True reactivation versus transient viremia: a retrospective analysis of HBV reactivation in resolved infection
摘要
Hepatitis B virus (HBV) reactivation is a major complication of immunosuppressive therapy or chemotherapy in patients with resolved HBV infection, yet the clinical significance of low-level HBV DNA reappearance remains unclear. We retrospectively analyzed 69 patients with resolved HBV infection who developed HBV DNA reappearance under immunosuppression. Among them, 38 patients were initially managed without immediate nucleos(t)ide analogue therapy, allowing assessment of HBV DNA kinetics. True reactivation was defined as HBV DNA ≥ 3.3 log IU/mL after initial detection.
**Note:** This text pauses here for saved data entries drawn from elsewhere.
[config.mk]
export PLATFORM = sky130hd
export DESIGN_NAME = cvc_core_voltage_code
export DESIGN_NICKNAME = d
export VERILOG_FILES = /design/src/inc/cvc_pkg.sv /design/src/design/cvc_core_voltage_code.sv
export SDC_FILE = /design/constraint.sdc
export NUM_CORES = 1
export LEC_CHECK = 0
export ABC_AREA = 1
export BUFFER_PORTS_ARGS = -buffer_cell sky130_fd_sc_hd__buf_2
export CORE_UTILIZATION = 30
export CTS_CLUSTER_DIAMETER = 30
export DETAILED_ROUTE_END_ITERATION = 7
export PLACE_DENSITY_LB_ADDON = 0.15
export SYNTH_ARGS = -nofsm -noshare
export SYNTH_HDL_FRONTEND = slang
export SYNTH_SLANG_ARGS = --single-unit
[constraint.sdc]
create_clock -name clk_i -period 3.16 [get_ports clk_i]
set_clock_uncertainty 0.05 [all_clocks]
set_input_delay 0.316 -clock clk_i [delete_from_list [all_inputs] [get_ports clk_i]]
set_output_delay 0.316 -clock clk_i [all_outputs]
set_load 0.01 [all_outputs]
[src/inc/cvc_pkg.sv]
// Constants and types shared by the core voltage code output block
package cvc_pkg;

  // ****************************************
  // Code widths and fixed strap values
  // ****************************************
  localparam int unsigned CODE_W = 6;
  localparam int unsigned STRAP_W = 2;

  // Highest-voltage working code, 1.6000 V
  localparam logic [CODE_W-1:0] CODE_MAX_VOLT = 6'h01;
  // Lowest-voltage working code, 0.8500 V
  localparam logic [CODE_W-1:0] CODE_MIN_VOLT = 6'h3d;
  // Both ends of the code space switch the regulator off
  localparam logic [CODE_W-1:0] CODE_OFF_ZERO = 6'h00;
  localparam logic [CODE_W-1:0] CODE_OFF_ONES = 6'h3f;
  // Code held while in reset; a working code, never an off code
  localparam logic [CODE_W-1:0] CODE_RESET = 6'h3d;

  // Step of the voltage ladder, in microvolts per code
  localparam int unsigned STEP_UV = 12500;

  // Loadline slope code for this part
  localparam logic [STRAP_W-1:0] LOADLINE_CODE = 2'h1;
  // Segment key; value is arbitrary
  localparam logic [STRAP_W-1:0] SEGMENT_KEY = 2'h2;

  // ****************************************
  // Timing
  // ****************************************
  localparam int unsigned CLK_PERIOD_PS = 4000;
  // Least dwell on each code before the next single step
  localparam int unsigned STEP_DWELL_NS = 5000;
  localparam int unsigned STEP_DWELL_CYC =
    (STEP_DWELL_NS * 1000 + CLK_PERIOD_PS - 1) / CLK_PERIOD_PS;
  localparam int unsigned DWELL_W = $clog2(STEP_DWELL_CYC + 1);

  // ****************************************
  // Types
  // ****************************************
  typedef enum logic {
    CVC_ST_LOAD,
    CVC_ST_RUN
  } cvc_state_type;

  // Power management requests that may start code transitions
  typedef struct packed {
    logic              thermal_event;
    logic              forced_power_reduction_in;
    logic              ext_halt;
    logic [CODE_W-1:0] perf_code;
    logic [CODE_W-1:0] low_power_code;
  } cvc_pm_req_type;

  // Fixed straps driven toward the regulator
  typedef struct packed {
    logic [STRAP_W-1:0] loadline_select_code;
    logic [STRAP_W-1:0] segment_key_code;
  } cvc_strap_type;

endpackage

[src/design/cvc_core_voltage_code.sv]
// Voltage request code generator with single-step transitions and fixed straps

// How it works
// - Drive six-bit code, high means one
// - Higher code means lower voltage, zero off
// - Reach distant targets by single code steps
// - Never step above default voltage
// - Default code comes from per-part fuses
// - Thermal, forced, halt, performance start transitions
// - Drive fixed loadline code 01
// - Drive fixed segment key code
module cvc_core_voltage_code (
  // Clock and reset
  input  wire logic                          clk_i,
  input  wire logic                          reset_n_i,
  // Per-part default code from fuses
  input  wire logic [cvc_pkg::CODE_W-1:0]    default_code_i,
  // Power management requests
  input  wire cvc_pkg::cvc_pm_req_type       pm_req_i,
  // Toward the regulator
  output logic      [cvc_pkg::CODE_W-1:0]    voltage_request_code_o,
  output cvc_pkg::cvc_strap_type             strap_o,
  // Status
  output logic                               at_target_o,
  output logic      [cvc_pkg::CODE_W-1:0]    target_code_o
);

  // ****************************************
  // Functions
  // ****************************************

  // Keep a code inside [ceiling, lowest working code]
  function automatic logic [cvc_pkg::CODE_W-1:0] clamp_code(
    input logic [cvc_pkg::CODE_W-1:0] code,
    input logic [cvc_pkg::CODE_W-1:0] ceiling
  );
    logic [cvc_pkg::CODE_W-1:0] res;
    res = code;
    if (res < ceiling) begin
      res = ceiling;
    end
    if (res > cvc_pkg::CODE_MIN_VOLT) begin
      res = cvc_pkg::CODE_MIN_VOLT;
    end
    return res;
  endfunction

  // One code toward the target, never more
  function automatic logic [cvc_pkg::CODE_W-1:0] step_toward(
    input logic [cvc_pkg::CODE_W-1:0] cur,
    input logic [cvc_pkg::CODE_W-1:0] tgt
  );
    logic [cvc_pkg::CODE_W-1:0] res;
    res = cur;
    if (tgt > cur) begin
      res = cur + 6'h01;
    end else if (tgt < cur) begin
      res = cur - 6'h01;
    end
    return res;
  endfunction

  // ****************************************
  // State
  // ****************************************
  cvc_pkg::cvc_state_type            state_r;
  cvc_pkg::cvc_state_type            state_nxt;
  logic [cvc_pkg::CODE_W-1:0]        default_r;
  logic [cvc_pkg::CODE_W-1:0]        default_nxt;
  logic [cvc_pkg::CODE_W-1:0]        code_r;
  logic [cvc_pkg::CODE_W-1:0]        code_nxt;
  logic [cvc_pkg::CODE_W-1:0]        target_r;
  logic [cvc_pkg::CODE_W-1:0]        target_nxt;
  logic [cvc_pkg::DWELL_W-1:0]       dwell_r;
  logic [cvc_pkg::DWELL_W-1:0]       dwell_nxt;

  // ****************************************
  // Decode
  // ****************************************
  wire logic                         low_power_req;
  wire logic [cvc_pkg::CODE_W-1:0]   raw_target;
  wire logic [cvc_pkg::CODE_W-1:0]   fuse_code;
  wire logic [cvc_pkg::CODE_W-1:0]   safe_target;
  wire logic                         dwell_done;
  wire logic                         step_en;
  wire logic                         in_run;
  wire logic [cvc_pkg::CODE_W-1:0]   step_code;
  wire logic [cvc_pkg::DWELL_W-1:0]  dwell_dec;
  wire logic [cvc_pkg::DWELL_W-1:0]  dwell_load;

  assign low_power_req = pm_req_i.thermal_event | pm_req_i.forced_power_reduction_in
                       | pm_req_i.ext_halt;
  assign raw_target    = low_power_req ? pm_req_i.low_power_code : pm_req_i.perf_code;

  // Fuse default kept in range
  // A blank fuse word (all zeros) would ask for off; the top working code is used instead.
  assign fuse_code     = clamp_code(default_code_i, cvc_pkg::CODE_MAX_VOLT);

  // Ceiling is the default code
  // Off codes never reach the pins from here: clamping maps 00 up and 3e/3f down.
  assign safe_target   = clamp_code(raw_target, default_r);

  // Single-step spacing divider
  assign in_run        = (state_r == cvc_pkg::CVC_ST_RUN);
  assign dwell_done    = (dwell_r == '0);
  assign step_en       = in_run && dwell_done && (code_r != target_r);
  // Count fits DWELL_W by construction, so the cut drops only zeros
  assign dwell_load    = cvc_pkg::DWELL_W'(cvc_pkg::STEP_DWELL_CYC);
  // Parks at zero so a late target change steps at once
  assign dwell_dec     = dwell_done ? dwell_r : dwell_r - 1'b1;

  // Higher code asks for less voltage
  // Next adjacent code toward the target
  assign step_code     = step_toward(code_r, target_r);

  // ****************************************
  // Next state
  // ****************************************
  always_comb begin
    state_nxt   = state_r;
    default_nxt = default_r;
    code_nxt    = code_r;
    target_nxt  = target_r;
    dwell_nxt   = dwell_r;
    case (state_r)
      cvc_pkg::CVC_ST_LOAD: begin
        // Capture fuse default
        // Boot load happens before the core runs, so a direct jump is allowed here.
        default_nxt = fuse_code;
        code_nxt    = fuse_code;
        target_nxt  = fuse_code;
        dwell_nxt   = dwell_load;
        state_nxt   = cvc_pkg::CVC_ST_RUN;
      end
      cvc_pkg::CVC_ST_RUN: begin
        target_nxt = safe_target;
        dwell_nxt  = dwell_dec;
        if (step_en) begin
          code_nxt  = step_code;
          dwell_nxt = dwell_load;
        end
      end
      default: begin
        state_nxt = cvc_pkg::CVC_ST_LOAD;
      end
    endcase
  end

  // ****************************************
  // Registers
  // ****************************************
  // Every reset lands in the boot load state
  always_ff @(posedge clk_i) begin
    if (!reset_n_i) begin
      state_r <= cvc_pkg::CVC_ST_LOAD;
    end else begin
      state_r <= state_nxt;
    end
  end

  // Latched once, so later fuse noise cannot raise the ceiling
  always_ff @(posedge clk_i) begin
    if (!reset_n_i) begin
      default_r <= cvc_pkg::CODE_RESET;
    end else begin
      default_r <= default_nxt;
    end
  end

  // Request code changes only here
  // Reset parks on a working code so the regulator never sees off
  always_ff @(posedge clk_i) begin
    if (!reset_n_i) begin
      code_r <= cvc_pkg::CODE_RESET;
    end else begin
      code_r <= code_nxt;
    end
  end

  // Follows the clamped request every cycle in run
  always_ff @(posedge clk_i) begin
    if (!reset_n_i) begin
      target_r <= cvc_pkg::CODE_RESET;
    end else begin
      target_r <= target_nxt;
    end
  end

  // Zero in reset; boot load reloads a full dwell
  always_ff @(posedge clk_i) begin
    if (!reset_n_i) begin
      dwell_r <= '0;
    end else begin
      dwell_r <= dwell_nxt;
    end
  end

  // ****************************************
  // Outputs
  // ****************************************

  // Six request lines, high is one
  assign voltage_request_code_o = code_r;

  assign strap_o.loadline_select_code = cvc_pkg::LOADLINE_CODE;
  assign strap_o.segment_key_code     = cvc_pkg::SEGMENT_KEY;

  // ****************************************
  // Status
  // ****************************************
  // Low through boot load, so a fresh reset never reads as settled
  assign at_target_o   = in_run && (code_r == target_r);
  assign target_code_o = target_r;

endmodule

**Word level (Yosys, flattened, before mapping)**

Cells that the tools add are included.

- Register bits: 30
- Bits of input ports: 23
- Output and inout port bits: 17
- Word-level logic and storage cells: 41

- Add/sub/neg operators: 3
- Order comparisons: 6
- Eq/ne operators: 5
- Mux-type cells: 14
- Bitwise gates (word level): 3
- Reduce and logical (&&, ||, !) cells: 5

Operators with widths:

| kind | number |
|---|---|
| $mux 6 | 8 |
| $pmux 6 s2 | 2 |
| $mux 11 | 2 |
| $pmux 11 s2 | 1 |
| $gt 6x6->1 const B | 2 |
| $lt 6x6->1 | 2 |
| $logic_not 11->1 | 1 |
| $sub 11x1->11 const B | 1 |
| $add 6x1->6 const B | 1 |
| $eq 6x6->1 | 1 |
| $gt 6x6->1 | 1 |
| $lt 6x1->1 const B | 1 |
| $ne 6x6->1 | 1 |
| $sub 6x1->6 const B | 1 |
| $logic_and 1x1->1 | 3 |
| $ne 3x1->1 const B | 1 |
| $ne 3x2->1 const B | 1 |
| $ne 2x1->1 const B | 1 |
| $or 1x1->1 | 2 |
| $reduce_and 2->1 | 1 |
| $mux 1 | 1 |
| $not 1->1 | 1 |

**Depth between registers and ports, before layout**

- Depth in word-level cells: 8
- Depth in mapped cells: 16
- Depth with buffers taken out: 16

**Worst setup path before layout**

OpenSTA, ideal clock, no wires.

- Path type: register to register
- Start point: register code_r (netlist bit voltage_request_code_o[1])
- End point: register code_r (netlist bit voltage_request_code_o[5])
- Library setup time: 0.075 ns
- Arrival: 2.518 ns
- Required time: 3.035 ns
- Path slack: 0.517 ns
- Cell stages (with the launch flop): 17
- Path buffers: 0
- Period minus slack after synthesis: 2.643 ns
- Path through: dfxtp_1 -> inv_1 -> ha_1 -> inv_1 -> nor2_1 -> o21ai_0 -> inv_1 -> o21ai_1 -> ha_1 -> a21oi_1 -> nand2_1 -> nand2_1 -> nand2_1 -> a21oi_1 -> xor2_1 -> nand2_1 -> a22oi_2

- Word-level cells in the longest chain between the ends: 5
- Elaborated cells between the ends (all ways): 13
- Classes of those cells: add/sub (2); order compare (2); eq/ne (3); mux (4); reduce/logical (2)

RTL lines:

| element | RTL line | RTL |
|---|---|---|
| start, declared | cvc_core_voltage_code.sv:70 | `logic [cvc_pkg::CODE_W-1:0] code_r;` |
| start signal, assigned | cvc_core_voltage_code.sv:174 | `code_r <= cvc_pkg::CODE_RESET;` |
| start signal, assigned | cvc_core_voltage_code.sv:176 | `code_r <= code_nxt;` |
| $sub 6x1->6 | cvc_core_voltage_code.sv:58 | `res = cur - 6'h01;` |
| $mux 6 | cvc_core_voltage_code.sv:57 | `end else if (tgt < cur) begin` |
| $mux 6 | cvc_core_voltage_code.sv:55 | `if (tgt > cur) begin` |
| $mux 6 | cvc_core_voltage_code.sv:138 | `if (step_en) begin` |
| $pmux 6 s2 | cvc_core_voltage_code.sv:125 | `case (state_r)` |

Parallel ways exist; a longest one is shown, timed or not. The select of a mux whose other input is x is not followed.
A chain may end at the register's enable or synchronous reset.

**Final worst setup path**

Same ends and word-level chain as after synthesis.

==> summary.md <==
| Metric | Value |
|---|---|
| Util after Layout | 0.373 |
| NumNets Final | 330 |
| Crit-path slowest cell | dfxtp_1 |
| Final global-route overflow total | 0 |
| Die height | 82.5 um |
| Die W | 82.5 um |
| Hold-critical path depth | 1 |
| Worst hold start | reset_n_i |
| Sort of element at the end of the critical path | flop |
| Count of unique library cells instantiated by Yosys | 44 |
| Total power divided by cell area | 706 nW/um^2 |
| Endpoint with the worst hold slack | in_run |
| Largest fanout on the critical path | 6 |
| Number of cells in the design after placement | 358 |
| Overall power consumption | 1.61 mW |
| Worst Reg2Reg Path Length in Cells | 16 |
| Cell Area, Placed | 2180 um^2 |
| Starting DRT DRC Count | 53 |
| End of the worst register-to-register path | voltage_request_code_o[5] |
| Setup repair after global routing missed its margin | no |
| Top-level port count | 40 |
| Main synth FF type | dfxtp_1 |
| Antenna Nets Post-Route | 0 |
| Clock Latency Late Sink | about 0.29 ns |
| Setup slack of the most critical reg-to-reg path | ~0.39 ns |
| Clock H-tree levels | 2 |
| Asr flop ratio synth | 0 |
| Worst reg2reg startpoint | voltage_request_code_o[1] |
| Logic pwr share | 0.497 |
| Summed negative setup slack over all endpoints | 0 ns |
| Status | completed |
| Global-route wire length before repair | 7.56 mm |
| Post-synthesis to final-layout area growth | 17.1% |
| Gp weighted congestion | 0.758 |
| Fin cells | 366 |
| Tightest hold margin | between 0.2 and 0.25 ns |
| Synth Register Bits | 30 |
| Via count of the first global-routing pass | between 1500 and 2000 |
| Worst-case setup margin in the final layout | roughly 0.39 ns |
| Number of maximum-capacitance constraint violations | 0 |
| Largest net degree at the start of global routing | 17 |
| Overall routed net length | 4.47 mm |
| I/O Buffers | 35 |
| Share of synthesized area occupied by flip-flops and latches | 0.309 |
| Initial standard-cell utilization of the core | 0.319 |
| Startpoint kind of the worst setup timing path | flop |
| Number of post-CTS setup repair buffers | 0 |
| DRC Markers | 0 |
| Total setup violations reported at the end of the flow | 0 |
| Count of flip-flops with a built-in enable after synthesis | 0 |
| Ratio of final minimum period to clock period | 0.875 |
| Antenna cell count | 0 |
| Warnings, synthesis | 0 |
| Internal power contribution | about 940 uW |
| Max Clk Rate | 0.362 GHz |
| Sequential fraction of design power | 0.300 |
| Final std cell area, no fill | 2270 um^2 |
| Antenna violations before repair | 0 |
| TritonCTS buffer count | 5 |
| Cell area after synthesis | 1940 um^2 |
| Critical path's most frequent cell | nand2_1 |
| DP Wirelength | 3.56 mm |
| Switching portion of total power | 0.413 |
| Drt via density | 4.68 |
| Worst Path Required | 3.32 ns |
| Filler cells | 684 |
| Die area | roughly 7000 um^2 |
| Clock tree from TritonCTS | yes |
| Clk sinks | 30 |
| Setup Crit Path Kind | flop to flop |
| Vias | 1712 |
| Share of post-route cells with drive strength above 1 | 0.268 |
| Crit path DAT | 2.93 ns |
| Clock slew seen by the registers of the worst setup and hold paths | about 0.07 ns |
| Total iterations of the first detailed-routing run | 4 |
| Per-instance average area after synthesis | 7.68 um^2 |
| Clk buf depth | 2 |
| Sw Pwr | 664 uW |
| Max-slew violation count | 0 |
| Critical path cell sequence | inv_1, ha_1, inv_1, nor2_1, o21ai_0, inv_1, o21ai_2, ha_1, a21oi_1, nand2_1, nand2_1, nand2_1, a21oi_1, xor2_1, nand2_1, a22oi_2 |
| Slowest cell delay on critical path | 0.41 ns |
| Largest voltage drop on the vdd net | ~0.45 mV |
| Clock network fraction of total power | 0.203 |
| Period minus WS final | about 2.8 ns |
| Core area | 6100 um^2 |
| Static Leak | roughly 1.1 nW |
| Total count of hold-check failures in the final report | 0 |
| Overall global routing resource usage | 0.152 |
| Mean routed wirelength per cell | 12.2 um |
| Type of the worst min-delay path | input port to flop |
| # rows | 28 |
| Setup slack after placement | 0.238 ns |
| Root Buffer Master | clkbuf_8 |
| Post-synthesis cell count | about 250 |
-- worst max-delay path: cells and delay by family, from the launching register on --
family | cells | cell delay, ns
flops | 1 | 0.41
simple gates | 5 | 0.30
xor+xnor | 1 | 0.18
buf+inv | 3 | 0.21
compound gates | 5 | 0.87
fa+ha+maj | 2 | 0.66
-- state kept, by name (all words and copies together), names as in the netlist --
register / flops
target_code_o: 6
dwell_r: 11
voltage_request_code_o: 6
in_run: 1
default_r: 6
-- Yosys cell counts (4+ instances only) --
cell type	number	share of area
dfxtp_1	30	0.31
a21oi_1	18	0.046
nor2_1	14	0.027
o21ai_0	10	0.026
nand2_1	51	0.099
nand2_2	6	0.019
mux2_2	5	0.029
nand3_1	15	0.039
inv_1	28	0.054
ha_1	16	0.10
nor3_1	7	0.018
buf_4	4	0.015
-- kinds of logic after synthesis --
logic type,synth area share
compound gates,0.160
xor+xnor,0.0180
fa+ha+maj,0.113
buf+inv,0.0896
flops,0.309
mux,0.0290
other cells,0.00387
simple gates,0.276
-- power by group through the flow --
stage | registers, mW | logic, mW | clock network, mW
finish | 0.482 | 0.798 | 0.327
global route | 0.491 | 0.929 | 0.355
CTS | 0.483 | 0.799 | 0.338
detailed placement | 0.492 | 0.789 | 0
global placement | 0.489 | 0.797 | 0
floorplan | 0.497 | 0.607 | 0
-- routing by layer --
layer	routed length, um	GRT usage	vias to the layer above
li1	-	-	912
met1	2240	0.198	751
met2	2000	0.241	42
met3	165	0.0352	7
met4	72	0.0632	0
met5	0	0	-
-- area by class of cell --
cell class | count | area, um^2 | area share
Multi-Input combinational cell | 185 | 1180 | 0.518
Clock buffer | 7 | 86.3 | 0.0380
Tap cell | 75 | 93.8 | 0.0413
Timing Repair Buffer | 36 | 183 | 0.0803
Clock inverter | 1 | 5.00 | 0.00220
Sequential cell | 30 | 601 | 0.264
Inverter | 32 | 128 | 0.0561
-- repair_timing --
| action | in CTS | in global routing |
|---|---|---|
| hold buffers | 0 | 0 |
| gates resized for setup | 0 | 1 |
| endpoints found under the hold margin | 0 | 0 |
| setup endpoints to repair | 0 | 1 |
-- cells in the final DEF (no fill, tap or decap), types with 3 or more instances in the layout --
cell / count
nor2_1: 14
conb_1: 4
ha_1: 16
inv_1: 28
a32oi_1: 3
buf_2: 35
a21oi_1: 18
nor3_1: 7
a211oi_2: 3
clkbuf_8: 6
o21ai_0: 10
dfxtp_1: 30
nor2_2: 3
nand2_1: 51
nand3_1: 15
mux2_2: 5
xor2_1: 3
or2_2: 3
nand2_2: 6
-- how the worst max path moves through the flow --
stage                                          from                        end  slack, ns  cells after the start
after floorplan           voltage_request_code_o[1]  voltage_request_code_o[5]       0.52                     16
after global placement    voltage_request_code_o[1]  voltage_request_code_o[5]       0.31                     16
after detailed placement  voltage_request_code_o[1]  voltage_request_code_o[5]       0.24                     16
after CTS                 voltage_request_code_o[1]  voltage_request_code_o[5]       0.21                     16
after global routing      voltage_request_code_o[1]  voltage_request_code_o[5]       0.03                     16
final                     voltage_request_code_o[1]  voltage_request_code_o[5]       0.39                     16
(Power assumes the default switching activity.)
Of the 38 monitored patients, 7 (18%) progressed to true reactivation, 18 (47%) achieved spontaneous viral clearance, and 13 initiated antiviral therapy before meeting either definition. Distinct risk patterns emerged: all patients with an initial HBV DNA level ≥ 2.0 log IU/mL progressed to true reactivation, whereas only 2 of 20 with lower levels did so. Hematologic malignancy was also strongly associated with clinically significant reactivation, with true reactivation occurring in 6 of 12 patients compared with 1 of 13 patients with other diseases. These findings suggest that low-level HBV DNA reappearance under immunosuppression represents transient viremia rather than progressive reactivation. Risk stratification based on initial viral load and underlying disease may enable individualized management, reducing unnecessary antiviral therapy while maintaining patient safety.